• _TASK TO COMPLETE_
Give the lines below again exactly, starting with the line that holds "compound gates | 14.37" and going on through the line that holds "cell and delay".

• _MATERIAL TO PROCESS_
********************

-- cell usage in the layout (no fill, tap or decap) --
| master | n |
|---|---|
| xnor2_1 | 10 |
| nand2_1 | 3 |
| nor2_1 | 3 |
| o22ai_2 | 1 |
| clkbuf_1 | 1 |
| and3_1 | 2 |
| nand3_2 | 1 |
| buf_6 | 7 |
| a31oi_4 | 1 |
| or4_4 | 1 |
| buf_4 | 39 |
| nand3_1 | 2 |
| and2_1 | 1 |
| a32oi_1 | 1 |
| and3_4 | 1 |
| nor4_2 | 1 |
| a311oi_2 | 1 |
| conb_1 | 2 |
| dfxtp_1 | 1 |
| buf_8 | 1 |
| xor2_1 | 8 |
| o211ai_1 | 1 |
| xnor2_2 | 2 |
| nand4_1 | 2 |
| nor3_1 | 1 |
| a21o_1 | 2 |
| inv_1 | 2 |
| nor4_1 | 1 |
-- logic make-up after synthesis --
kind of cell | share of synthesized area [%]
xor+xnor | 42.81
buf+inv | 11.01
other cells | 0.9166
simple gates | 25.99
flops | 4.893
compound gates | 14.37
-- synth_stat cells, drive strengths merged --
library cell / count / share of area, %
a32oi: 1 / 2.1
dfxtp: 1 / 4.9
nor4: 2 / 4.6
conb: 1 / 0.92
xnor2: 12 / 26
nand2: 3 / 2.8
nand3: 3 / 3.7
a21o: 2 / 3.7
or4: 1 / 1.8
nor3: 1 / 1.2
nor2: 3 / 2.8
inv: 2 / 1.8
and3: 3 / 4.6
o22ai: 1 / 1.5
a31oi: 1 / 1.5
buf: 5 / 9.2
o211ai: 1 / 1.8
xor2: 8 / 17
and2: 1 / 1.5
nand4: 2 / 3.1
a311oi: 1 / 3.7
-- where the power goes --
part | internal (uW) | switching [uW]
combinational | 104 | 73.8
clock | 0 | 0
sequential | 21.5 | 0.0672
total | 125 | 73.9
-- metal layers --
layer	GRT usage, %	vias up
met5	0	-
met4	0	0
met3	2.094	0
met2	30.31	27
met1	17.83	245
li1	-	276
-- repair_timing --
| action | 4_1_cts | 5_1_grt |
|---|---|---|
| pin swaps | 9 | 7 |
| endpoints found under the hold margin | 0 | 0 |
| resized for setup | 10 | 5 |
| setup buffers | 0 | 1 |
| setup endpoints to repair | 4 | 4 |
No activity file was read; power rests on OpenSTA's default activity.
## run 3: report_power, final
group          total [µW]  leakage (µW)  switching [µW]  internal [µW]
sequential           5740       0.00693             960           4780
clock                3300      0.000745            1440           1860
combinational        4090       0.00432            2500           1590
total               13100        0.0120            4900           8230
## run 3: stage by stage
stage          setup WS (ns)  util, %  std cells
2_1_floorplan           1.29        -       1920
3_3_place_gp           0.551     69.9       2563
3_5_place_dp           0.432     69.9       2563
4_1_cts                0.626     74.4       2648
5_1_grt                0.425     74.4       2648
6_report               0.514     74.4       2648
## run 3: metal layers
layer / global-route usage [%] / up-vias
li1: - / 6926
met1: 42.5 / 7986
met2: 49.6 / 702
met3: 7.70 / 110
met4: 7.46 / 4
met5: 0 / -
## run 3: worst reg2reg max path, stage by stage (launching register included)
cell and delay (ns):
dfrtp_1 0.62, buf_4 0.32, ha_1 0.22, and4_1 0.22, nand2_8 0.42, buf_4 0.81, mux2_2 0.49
File: config.mk
export PLATFORM = sky130hd
export DESIGN_NAME = id_ex_operand_stage
export DESIGN_NICKNAME = d
export VERILOG_FILES = /design/src/rtl/rv32i_pkg.sv /design/src/rtl/imm_gen.sv /design/src/rtl/id_ex_operand_stage.sv
export SDC_FILE = /design/constraint.sdc
export NUM_CORES = 1
export LEC_CHECK = 0
export ABC_AREA = 1
export CORE_UTILIZATION = 45
export CTS_BUF_LIST = sky130_fd_sc_hd__clkbuf_4
export DETAILED_ROUTE_END_ITERATION = 16
export GPL_ROUTABILITY_DRIVEN = 1
export PLACE_DENSITY = 0.87
export SETUP_SLACK_MARGIN = 0.2
export SYNTH_ARGS = -nofsm -noshare
export SYNTH_HDL_FRONTEND = slang
export SYNTH_HIERARCHICAL = 1
export SYNTH_SLANG_ARGS = --single-unit
export TNS_END_PERCENT = 100
File: constraint.sdc
create_clock -name clk -period 0.9 [get_ports clk]
set_input_delay 0.225 -clock clk [delete_from_list [all_inputs] [get_ports clk]]
set_output_delay 0.225 -clock clk [all_outputs]
set_load 0.005 [all_outputs]
File: src/rtl/rv32i_pkg.sv
// ============================================================================
// rv32i_pkg : RV32I opcode constants and immediate-format encoding
// Rev 1.0
// ============================================================================
`default_nettype none

package rv32i_pkg;

  localparam logic [6:0] OPC_R      = 7'b0110011;
  localparam logic [6:0] OPC_OPIMM  = 7'b0010011;
  localparam logic [6:0] OPC_LOAD   = 7'b0000011;
  localparam logic [6:0] OPC_STORE  = 7'b0100011;
  localparam logic [6:0] OPC_BRANCH = 7'b1100011;
  localparam logic [6:0] OPC_JALR   = 7'b1100111;
  localparam logic [6:0] OPC_JAL    = 7'b1101111;
  localparam logic [6:0] OPC_LUI    = 7'b0110111;
  localparam logic [6:0] OPC_AUIPC  = 7'b0010111;
  localparam logic [6:0] OPC_FENCE  = 7'b0001111;
  localparam logic [6:0] OPC_SYSTEM = 7'b1110011;

  typedef enum logic [2:0] {
    IMM_NONE = 3'd0,
    IMM_I    = 3'd1,
    IMM_S    = 3'd2,
    IMM_B    = 3'd3,
    IMM_U    = 3'd4,
    IMM_J    = 3'd5
  } imm_fmt_t;

endpackage

`default_nettype wire

File: src/rtl/imm_gen.sv
// ============================================================================
// imm_gen : combinational RV32I immediate assembly, sign-extended to size bits
// Rev 1.0
// ============================================================================
`default_nettype none

module imm_gen
  import rv32i_pkg::*;
#(
  parameter int size = 32
) (
  input  logic [31:0]     instr,
  input  imm_fmt_t        fmt,
  output logic [size-1:0] imm
);

  logic [31:0] raw;
  logic        unused_opcode;

  // The opcode field only selects the format upstream; it never enters the value.
  assign unused_opcode = ^instr[6:0];

  always_comb begin
    raw = 32'd0;
    case (fmt)
      IMM_I:   raw = {{20{instr[31]}}, instr[31:20]};
      IMM_S:   raw = {{20{instr[31]}}, instr[31:25], instr[11:7]};
      IMM_B:   raw = {{19{instr[31]}}, instr[31], instr[7], instr[30:25], instr[11:8], 1'b0};
      IMM_U:   raw = {instr[31:12], 12'd0};
      IMM_J:   raw = {{11{instr[31]}}, instr[31], instr[19:12], instr[20], instr[30:21], 1'b0};
      default: raw = 32'd0;
    endcase
  end

  generate
    if (size > 32) begin : g_ext
      assign imm = {{(size-32){raw[31]}}, raw};
    end else begin : g_noext
      assign imm = raw[size-1:0];
    end
  endgenerate

endmodule

`default_nettype wire

File: src/rtl/id_ex_operand_stage.sv
// ============================================================================
// id_ex_operand_stage : ID-stage opcode decode plus the ID/EX pipeline register
// Rev 1.0
// ============================================================================
`default_nettype none

module id_ex_operand_stage
  import rv32i_pkg::*;
#(
  parameter int size = 32
) (
  input  logic            clk,
  input  logic            rst_n,
  input  logic            valid_i,
  input  logic [31:0]     instr_i,
  input  logic [size-1:0] pc_i,
  input  logic [size-1:0] data2_i,
  input  logic            stall_i,
  input  logic            flush_i,
  output logic            valid_o,
  output logic            B_Sel,
  output logic [size-1:0] imm,
  output logic [size-1:0] data2,
  output logic [size-1:0] pc_o,
  output logic [4:0]      rd_o,
  output logic            illegal_o
);

  imm_fmt_t        fmt;
  logic            bsel_d;
  logic            illegal_d;
  logic            rd_zero;
  logic [size-1:0] imm_d;

  always_comb begin
    fmt       = IMM_NONE;
    bsel_d    = 1'b0;
    illegal_d = 1'b0;
    rd_zero   = 1'b0;
    case (instr_i[6:0])
      OPC_R:      ;
      OPC_OPIMM:  begin fmt = IMM_I; bsel_d = 1'b1; end
      OPC_LOAD:   begin fmt = IMM_I; bsel_d = 1'b1; end
      OPC_STORE:  begin fmt = IMM_S; bsel_d = 1'b1; rd_zero = 1'b1; end
      OPC_BRANCH: begin fmt = IMM_B; rd_zero = 1'b1; end
      OPC_JALR:   begin fmt = IMM_I; bsel_d = 1'b1; end
      OPC_JAL:    begin fmt = IMM_J; bsel_d = 1'b1; end
      OPC_LUI:    begin fmt = IMM_U; bsel_d = 1'b1; end
      OPC_AUIPC:  begin fmt = IMM_U; bsel_d = 1'b1; end
      OPC_FENCE:  fmt = IMM_I;
      OPC_SYSTEM: fmt = IMM_I;
      default:    illegal_d = 1'b1;
    endcase
  end

  imm_gen #(
    .size (size)
  ) u_imm_gen (
    .instr (instr_i),
    .fmt   (fmt),
    .imm   (imm_d)
  );

  // Flush outranks stall; an invalid ID slot is captured as a bubble.
  always_ff @(posedge clk or negedge rst_n) begin
    if (!rst_n) begin
      valid_o   <= 1'b0;
      B_Sel     <= 1'b0;
      imm       <= '0;
      data2     <= '0;
      pc_o      <= '0;
      rd_o      <= 5'd0;
      illegal_o <= 1'b0;
    end else if (flush_i || (!stall_i && !valid_i)) begin
      valid_o   <= 1'b0;
      B_Sel     <= 1'b0;
      imm       <= '0;
      data2     <= '0;
      pc_o      <= '0;
      rd_o      <= 5'd0;
      illegal_o <= 1'b0;
    end else if (!stall_i) begin
      valid_o   <= 1'b1;
      B_Sel     <= bsel_d;
      imm       <= imm_d;
      data2     <= data2_i;
      pc_o      <= pc_i;
      rd_o      <= rd_zero ? 5'd0 : instr_i[11:7];
      illegal_o <= illegal_d;
    end
  end

endmodule

`default_nettype wire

********************

• _SOLUTION TO THIS PROBLEM_
compound gates | 14.37
-- synth_stat cells, drive strengths merged --
library cell / count / share of area, %
a32oi: 1 / 2.1
dfxtp: 1 / 4.9
nor4: 2 / 4.6
conb: 1 / 0.92
xnor2: 12 / 26
nand2: 3 / 2.8
nand3: 3 / 3.7
a21o: 2 / 3.7
or4: 1 / 1.8
nor3: 1 / 1.2
nor2: 3 / 2.8
inv: 2 / 1.8
and3: 3 / 4.6
o22ai: 1 / 1.5
a31oi: 1 / 1.5
buf: 5 / 9.2
o211ai: 1 / 1.8
xor2: 8 / 17
and2: 1 / 1.5
nand4: 2 / 3.1
a311oi: 1 / 3.7
-- where the power goes --
part | internal (uW) | switching [uW]
combinational | 104 | 73.8
clock | 0 | 0
sequential | 21.5 | 0.0672
total | 125 | 73.9
-- metal layers --
layer	GRT usage, %	vias up
met5	0	-
met4	0	0
met3	2.094	0
met2	30.31	27
met1	17.83	245
li1	-	276
-- repair_timing --
| action | 4_1_cts | 5_1_grt |
|---|---|---|
| pin swaps | 9 | 7 |
| endpoints found under the hold margin | 0 | 0 |
| resized for setup | 10 | 5 |
| setup buffers | 0 | 1 |
| setup endpoints to repair | 4 | 4 |
No activity file was read; power rests on OpenSTA's default activity.
## run 3: report_power, final
group          total [µW]  leakage (µW)  switching [µW]  internal [µW]
sequential           5740       0.00693             960           4780
clock                3300      0.000745            1440           1860
combinational        4090       0.00432            2500           1590
total               13100        0.0120            4900           8230
## run 3: stage by stage
stage          setup WS (ns)  util, %  std cells
2_1_floorplan           1.29        -       1920
3_3_place_gp           0.551     69.9       2563
3_5_place_dp           0.432     69.9       2563
4_1_cts                0.626     74.4       2648
5_1_grt                0.425     74.4       2648
6_report               0.514     74.4       2648
## run 3: metal layers
layer / global-route usage [%] / up-vias
li1: - / 6926
met1: 42.5 / 7986
met2: 49.6 / 702
met3: 7.70 / 110
met4: 7.46 / 4
met5: 0 / -
## run 3: worst reg2reg max path, stage by stage (launching register included)
cell and delay (ns):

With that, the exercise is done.